EC-Earth / cmor-metadata-fixer

CMOR metadata fixer for cmorised output of any model
Apache License 2.0
0 stars 1 forks source link

Feature request: can the cmorMDfixer change more than just metadata? #6

Open klauswyser opened 1 month ago

klauswyser commented 1 month ago

Fixing metadata is important, but can the tool do more than that? Possible use cases are

Can the cmorMDfixer combined with other tools to do this, e.g. rename or mv for renaming files/directories directly from the shell script.

klauswyser commented 1 month ago

To illustrate the challenge here is a wiki with differences between CMIP6 and CMIP6plus

Variable names change, table names change, ... Can we address all this? Or will it be easier to simply rerun ece2cmor3?

(another issue is if ece2cmor3 can cope with new table and new variable names.)

treerink commented 1 month ago

Another added question:

Ah I see now, second part of your first point.

treerink commented 1 month ago

The added small example metadata file with modifications (see cdd4110) can be used for instance like this:

./cmorMDfixer-safe-mode-wrapper.sh 1 metadata-correction-cases/optimesm-convert-to-cmip-plus-example.json cmorMDfixer-test-data/test-set-01/CMIP6

shows that the cmorMDfixer can modify several of the requested data.

Let's extend this example with better real example data.

klauswyser commented 1 month ago

Yes, the DRS may need updatig, depending on which metadata are changed.

klauswyser commented 1 month ago

I was thinking a little bit more about this issue, maybe it's not easy to change variable names (and variable attributes) with the fixer that works mainly on the global attributes. Maybe it's easier to do that in a bash script with ncrename, at the same time this could fix the DRS. The drawback is that e had two tools, one for the metadata, one for variables/DRS.

What do you think?

PS: efficiency is no issue, ncrename can be easily used with GNU parallel.

treerink commented 1 month ago

Based on your suggestion I am thinking of the following sketch:

Because cmorMDfixer-safe-mode-wrapper.sh is anyway a bash script we can use this script or we use another wrapper script around to do this all.

The global attribute metadata modifications, cmorMFfixer part, can be all specified from the metadata.json file. The DRS and variable name changes concerns a list of changes which should be specified separately. I witness in this Mapping between variables in CMIP6 and CMIP6Plus currently 18 variable name changes: Is this the list we have to cope with? Or should the tool be a bit more general such that other variable name changes can be added. I think the easiest is to make a bash for-loop including that 18 variables (and apply their renaming) which can be easily extended in the script, but this is of course more hard coded than providing a script with arguments in which the renaming can be organised. I think in the end I have a slight preference for the first option: the for-loop, a little bit more hard coded but easy extendable with less arguments to pass on multi levels.

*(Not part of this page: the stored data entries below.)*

File: config.mk
export PLATFORM = sky130hd
export DESIGN_NAME = fifo_stream_reader
export DESIGN_NICKNAME = d
export VERILOG_FILES = /design/src/rtl/fifo_pkg.sv /design/src/rtl/fifo_out_buf.sv /design/src/rtl/fifo_stream_reader.sv
export SDC_FILE = /design/constraint.sdc
export NUM_CORES = 1
export LEC_CHECK = 0
export CORE_MARGIN = 4
export CORE_UTILIZATION = 46
export DETAILED_ROUTE_END_ITERATION = 8
export PLACE_DENSITY = 0.73
export REMOVE_ABC_BUFFERS = 1
export SYNTH_ARGS = -nofsm -noshare
export SYNTH_HDL_FRONTEND = slang
export SYNTH_SLANG_ARGS = --single-unit
File: constraint.sdc
create_clock -name clk -period 2.26 [get_ports clk]
set_clock_uncertainty 0.05 [all_clocks]
set_input_delay 0.339 -clock clk [delete_from_list [all_inputs] [get_ports clk]]
set_output_delay 0.339 -clock clk [all_outputs]
set_load 0.01 [all_outputs]
File: src/rtl/fifo_pkg.sv
// Shared constants and helpers for the FIFO read-side streaming path.
// Default widths/depths and the beat-counter width rule live here.
package fifo_pkg;

  localparam int DATA_W_DEF  = 8;
  localparam int FIFO_DEPTH  = 16;
  localparam int OBUF_DEPTH  = 2;
  localparam int PKT_LEN_DEF = 16;
  localparam int CNT_W_DEF   = 16;

  typedef logic [1:0] obuf_cnt_t;

  // A 1- or 2-beat packet still needs one bit of counter state.
  function automatic int beat_cnt_w(input int pkt_len);
    return (pkt_len <= 2) ? 1 : $clog2(pkt_len);
  endfunction

  localparam int BEAT_W_DEF = beat_cnt_w(PKT_LEN_DEF);

endpackage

treerink commented 1 month ago

The 18 variables with changed names:

CMIP6 table CMIP6 variable CMIP6Plus Table CMIP6Plus variable Notes
Amon hus APmon hus19 Note Variable name change
Amon ua APmon ua19 Note Variable name change
Amon va APmon va19 Note Variable name change
Eday hus APday hus19 Note Variable name change
Eday ta APday ta19 Note Variable name change
Eday ua APday ua19 Note Variable name change
Eday va APday va19 Note Variable name change
Eday wap APday wap19 Note Variable name change
Eday zg APday zg19 Note Variable name change
Emon hus APmon hus7h Note Variable name change
Emon ua APmon ua7h Note Variable name change
Emon va APmon va7h Note Variable name change
day hus APday hus8 Note Variable name change
day ta APday ta8 Note Variable name change
day ua APday ua8 Note Variable name change
day va APday va8 Note Variable name change
day wap APday wap8 Note Variable name change
day zg APday zg8 Note Variable name change

But besides this I now notice many Table names have changed in CMIP6plus, which complicates the case. (I also notice the criticism on that many CMIP6plus table name changes by the CMIP7 data request community.)

treerink commented 4 days ago

In 8663ef6 adding a little part of the puzzle, two small scripts to look up the cmip6plus table & var when the cmip6 one is given and viceversa (for all table - variable combinations).

treerink commented 2 days ago

In 4c19264 a bash script is added which is able to rename the DRS and variable name and to adjust the table_id (global attribute). Also some CMIP6 labels are adjusted to CMIP6plus, though some less relevant (in (broken) urls are left out yet). For some of these global_attributes it could potentially also be done directly with the cmorMDfixer itself, it is a choice, although adjusting the table_id is from iteration perspective easiest from this script as it is implemented now. It is also a bit of taste which part of the work is done by which script. I tend to say that changes which are very much related to each other to bundle them in the same script. What is not in the new script is an addition to the history (with timestamp).

treerink commented 2 days ago

An overarching script which calls both the cmorMDfixer and the convert-cmor-table-var-in-drs-and-metadata.sh script is not in place yet.

Maybe first some further extended testing and discussion?